### RECORDS FOR THIS EXERCISE ###
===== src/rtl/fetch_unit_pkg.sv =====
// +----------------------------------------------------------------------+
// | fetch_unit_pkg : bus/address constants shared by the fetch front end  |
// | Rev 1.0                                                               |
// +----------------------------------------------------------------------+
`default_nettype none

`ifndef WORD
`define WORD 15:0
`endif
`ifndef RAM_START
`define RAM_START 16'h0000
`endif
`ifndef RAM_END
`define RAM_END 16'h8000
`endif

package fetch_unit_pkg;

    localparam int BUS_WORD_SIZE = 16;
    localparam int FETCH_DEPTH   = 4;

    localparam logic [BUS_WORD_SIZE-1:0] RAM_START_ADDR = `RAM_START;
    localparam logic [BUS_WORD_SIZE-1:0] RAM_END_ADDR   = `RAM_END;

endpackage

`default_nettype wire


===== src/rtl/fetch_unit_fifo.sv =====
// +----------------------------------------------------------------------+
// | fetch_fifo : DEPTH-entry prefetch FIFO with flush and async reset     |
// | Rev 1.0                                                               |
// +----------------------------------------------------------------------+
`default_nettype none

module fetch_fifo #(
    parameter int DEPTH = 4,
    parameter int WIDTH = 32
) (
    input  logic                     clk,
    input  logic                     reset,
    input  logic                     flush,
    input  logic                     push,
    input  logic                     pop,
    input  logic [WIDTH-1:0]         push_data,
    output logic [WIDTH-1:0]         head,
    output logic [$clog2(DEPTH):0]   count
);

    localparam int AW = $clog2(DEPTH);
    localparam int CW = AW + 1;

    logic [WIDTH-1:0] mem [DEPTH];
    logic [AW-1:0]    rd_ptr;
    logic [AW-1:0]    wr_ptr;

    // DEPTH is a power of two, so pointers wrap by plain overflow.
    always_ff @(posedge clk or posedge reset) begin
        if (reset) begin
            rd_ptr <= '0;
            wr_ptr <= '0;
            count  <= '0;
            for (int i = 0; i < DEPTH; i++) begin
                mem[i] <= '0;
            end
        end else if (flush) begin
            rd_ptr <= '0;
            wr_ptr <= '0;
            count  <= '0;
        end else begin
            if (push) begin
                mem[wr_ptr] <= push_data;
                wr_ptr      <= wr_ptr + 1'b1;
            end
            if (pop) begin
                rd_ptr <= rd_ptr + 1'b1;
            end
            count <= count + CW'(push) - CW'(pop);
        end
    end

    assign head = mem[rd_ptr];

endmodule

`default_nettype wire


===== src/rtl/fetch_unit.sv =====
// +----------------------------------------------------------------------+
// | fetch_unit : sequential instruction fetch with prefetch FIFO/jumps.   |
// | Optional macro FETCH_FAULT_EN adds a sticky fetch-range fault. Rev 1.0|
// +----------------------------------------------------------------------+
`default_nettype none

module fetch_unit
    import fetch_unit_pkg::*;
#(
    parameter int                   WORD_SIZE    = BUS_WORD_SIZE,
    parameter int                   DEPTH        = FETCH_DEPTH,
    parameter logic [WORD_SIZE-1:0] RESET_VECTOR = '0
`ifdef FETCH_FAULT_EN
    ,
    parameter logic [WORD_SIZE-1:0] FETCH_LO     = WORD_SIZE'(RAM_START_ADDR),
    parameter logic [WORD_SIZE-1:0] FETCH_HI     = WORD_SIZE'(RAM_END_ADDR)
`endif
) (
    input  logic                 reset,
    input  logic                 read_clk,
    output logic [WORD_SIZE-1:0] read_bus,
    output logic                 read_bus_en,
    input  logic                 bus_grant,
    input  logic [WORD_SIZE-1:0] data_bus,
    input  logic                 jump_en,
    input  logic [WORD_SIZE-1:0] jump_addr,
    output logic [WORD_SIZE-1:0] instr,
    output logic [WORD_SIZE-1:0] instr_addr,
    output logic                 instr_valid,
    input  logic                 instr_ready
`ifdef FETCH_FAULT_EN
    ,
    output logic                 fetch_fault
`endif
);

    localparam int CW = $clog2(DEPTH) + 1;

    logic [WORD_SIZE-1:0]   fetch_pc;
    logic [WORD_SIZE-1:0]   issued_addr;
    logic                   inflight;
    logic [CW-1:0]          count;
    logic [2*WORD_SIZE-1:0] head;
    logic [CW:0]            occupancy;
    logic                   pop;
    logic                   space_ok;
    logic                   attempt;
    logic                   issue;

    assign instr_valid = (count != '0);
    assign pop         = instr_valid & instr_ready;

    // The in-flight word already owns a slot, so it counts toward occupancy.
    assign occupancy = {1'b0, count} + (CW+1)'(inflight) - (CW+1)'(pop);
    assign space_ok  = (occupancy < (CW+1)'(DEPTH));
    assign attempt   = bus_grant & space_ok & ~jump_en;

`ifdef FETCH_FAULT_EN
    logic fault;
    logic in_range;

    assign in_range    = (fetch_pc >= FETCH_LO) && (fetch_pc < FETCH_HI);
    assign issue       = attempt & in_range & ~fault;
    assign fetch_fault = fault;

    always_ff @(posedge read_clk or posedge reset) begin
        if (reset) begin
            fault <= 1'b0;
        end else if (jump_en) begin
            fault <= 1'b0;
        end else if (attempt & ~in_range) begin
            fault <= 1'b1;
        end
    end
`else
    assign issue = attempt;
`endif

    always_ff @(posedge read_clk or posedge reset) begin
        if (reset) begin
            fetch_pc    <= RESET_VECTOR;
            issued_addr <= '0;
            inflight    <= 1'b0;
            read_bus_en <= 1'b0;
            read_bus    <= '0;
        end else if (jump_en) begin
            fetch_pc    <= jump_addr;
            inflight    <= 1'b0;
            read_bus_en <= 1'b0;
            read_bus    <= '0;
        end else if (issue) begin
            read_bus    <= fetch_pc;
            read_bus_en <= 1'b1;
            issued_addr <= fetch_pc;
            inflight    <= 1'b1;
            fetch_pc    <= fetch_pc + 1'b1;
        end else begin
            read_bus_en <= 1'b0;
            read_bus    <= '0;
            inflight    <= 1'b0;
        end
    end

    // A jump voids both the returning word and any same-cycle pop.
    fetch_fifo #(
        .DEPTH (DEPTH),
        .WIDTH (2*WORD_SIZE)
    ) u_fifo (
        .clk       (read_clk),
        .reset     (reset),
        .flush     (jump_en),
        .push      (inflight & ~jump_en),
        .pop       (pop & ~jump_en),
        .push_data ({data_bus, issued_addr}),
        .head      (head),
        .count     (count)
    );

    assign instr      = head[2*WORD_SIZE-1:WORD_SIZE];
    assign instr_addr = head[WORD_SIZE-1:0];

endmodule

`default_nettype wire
###
WHAT YOU NEED TO DO -
Please copy all of the data above exactly.

RESPONSE AREA -
===== src/rtl/fetch_unit_pkg.sv =====
// +----------------------------------------------------------------------+
// | fetch_unit_pkg : bus/address constants shared by the fetch front end  |
// | Rev 1.0                                                               |
// +----------------------------------------------------------------------+
`default_nettype none

`ifndef WORD
`define WORD 15:0
`endif
`ifndef RAM_START
`define RAM_START 16'h0000
`endif
`ifndef RAM_END
`define RAM_END 16'h8000
`endif

package fetch_unit_pkg;

    localparam int BUS_WORD_SIZE = 16;
    localparam int FETCH_DEPTH   = 4;

    localparam logic [BUS_WORD_SIZE-1:0] RAM_START_ADDR = `RAM_START;
    localparam logic [BUS_WORD_SIZE-1:0] RAM_END_ADDR   = `RAM_END;

endpackage

`default_nettype wire


===== src/rtl/fetch_unit_fifo.sv =====
// +----------------------------------------------------------------------+
// | fetch_fifo : DEPTH-entry prefetch FIFO with flush and async reset     |
// | Rev 1.0                                                               |
// +----------------------------------------------------------------------+
`default_nettype none

module fetch_fifo #(
    parameter int DEPTH = 4,
    parameter int WIDTH = 32
) (
    input  logic                     clk,
    input  logic                     reset,
    input  logic                     flush,
    input  logic                     push,
    input  logic                     pop,
    input  logic [WIDTH-1:0]         push_data,
    output logic [WIDTH-1:0]         head,
    output logic [$clog2(DEPTH):0]   count
);

    localparam int AW = $clog2(DEPTH);
    localparam int CW = AW + 1;

    logic [WIDTH-1:0] mem [DEPTH];
    logic [AW-1:0]    rd_ptr;
    logic [AW-1:0]    wr_ptr;

    // DEPTH is a power of two, so pointers wrap by plain overflow.
    always_ff @(posedge clk or posedge reset) begin
        if (reset) begin
            rd_ptr <= '0;
            wr_ptr <= '0;
            count  <= '0;
            for (int i = 0; i < DEPTH; i++) begin
                mem[i] <= '0;
            end
        end else if (flush) begin
            rd_ptr <= '0;
            wr_ptr <= '0;
            count  <= '0;
        end else begin
            if (push) begin
                mem[wr_ptr] <= push_data;
                wr_ptr      <= wr_ptr + 1'b1;
            end
            if (pop) begin
                rd_ptr <= rd_ptr + 1'b1;
            end
            count <= count + CW'(push) - CW'(pop);
        end
    end

    assign head = mem[rd_ptr];

endmodule

`default_nettype wire


===== src/rtl/fetch_unit.sv =====
// +----------------------------------------------------------------------+
// | fetch_unit : sequential instruction fetch with prefetch FIFO/jumps.   |
// | Optional macro FETCH_FAULT_EN adds a sticky fetch-range fault. Rev 1.0|
// +----------------------------------------------------------------------+
`default_nettype none

module fetch_unit
    import fetch_unit_pkg::*;
#(
    parameter int                   WORD_SIZE    = BUS_WORD_SIZE,
    parameter int                   DEPTH        = FETCH_DEPTH,
    parameter logic [WORD_SIZE-1:0] RESET_VECTOR = '0
`ifdef FETCH_FAULT_EN
    ,
    parameter logic [WORD_SIZE-1:0] FETCH_LO     = WORD_SIZE'(RAM_START_ADDR),
    parameter logic [WORD_SIZE-1:0] FETCH_HI     = WORD_SIZE'(RAM_END_ADDR)
`endif
) (
    input  logic                 reset,
    input  logic                 read_clk,
    output logic [WORD_SIZE-1:0] read_bus,
    output logic                 read_bus_en,
    input  logic                 bus_grant,
    input  logic [WORD_SIZE-1:0] data_bus,
    input  logic                 jump_en,
    input  logic [WORD_SIZE-1:0] jump_addr,
    output logic [WORD_SIZE-1:0] instr,
    output logic [WORD_SIZE-1:0] instr_addr,
    output logic                 instr_valid,
    input  logic                 instr_ready
`ifdef FETCH_FAULT_EN
    ,
    output logic                 fetch_fault
`endif
);

    localparam int CW = $clog2(DEPTH) + 1;

    logic [WORD_SIZE-1:0]   fetch_pc;
    logic [WORD_SIZE-1:0]   issued_addr;
    logic                   inflight;
    logic [CW-1:0]          count;
    logic [2*WORD_SIZE-1:0] head;
    logic [CW:0]            occupancy;
    logic                   pop;
    logic                   space_ok;
    logic                   attempt;
    logic                   issue;

    assign instr_valid = (count != '0);
    assign pop         = instr_valid & instr_ready;

    // The in-flight word already owns a slot, so it counts toward occupancy.
    assign occupancy = {1'b0, count} + (CW+1)'(inflight) - (CW+1)'(pop);
    assign space_ok  = (occupancy < (CW+1)'(DEPTH));
    assign attempt   = bus_grant & space_ok & ~jump_en;

`ifdef FETCH_FAULT_EN
    logic fault;
    logic in_range;

    assign in_range    = (fetch_pc >= FETCH_LO) && (fetch_pc < FETCH_HI);
    assign issue       = attempt & in_range & ~fault;
    assign fetch_fault = fault;

    always_ff @(posedge read_clk or posedge reset) begin
        if (reset) begin
            fault <= 1'b0;
        end else if (jump_en) begin
            fault <= 1'b0;
        end else if (attempt & ~in_range) begin
            fault <= 1'b1;
        end
    end
`else
    assign issue = attempt;
`endif

    always_ff @(posedge read_clk or posedge reset) begin
        if (reset) begin
            fetch_pc    <= RESET_VECTOR;
            issued_addr <= '0;
            inflight    <= 1'b0;
            read_bus_en <= 1'b0;
            read_bus    <= '0;
        end else if (jump_en) begin
            fetch_pc    <= jump_addr;
            inflight    <= 1'b0;
            read_bus_en <= 1'b0;
            read_bus    <= '0;
        end else if (issue) begin
            read_bus    <= fetch_pc;
            read_bus_en <= 1'b1;
            issued_addr <= fetch_pc;
            inflight    <= 1'b1;
            fetch_pc    <= fetch_pc + 1'b1;
        end else begin
            read_bus_en <= 1'b0;
            read_bus    <= '0;
            inflight    <= 1'b0;
        end
    end

    // A jump voids both the returning word and any same-cycle pop.
    fetch_fifo #(
        .DEPTH (DEPTH),
        .WIDTH (2*WORD_SIZE)
    ) u_fifo (
        .clk       (read_clk),
        .reset     (reset),
        .flush     (jump_en),
        .push      (inflight & ~jump_en),
        .pop       (pop & ~jump_en),
        .push_data ({data_bus, issued_addr}),
        .head      (head),
        .count     (count)
    );

    assign instr      = head[2*WORD_SIZE-1:WORD_SIZE];
    assign instr_addr = head[WORD_SIZE-1:0];

endmodule

`default_nettype wire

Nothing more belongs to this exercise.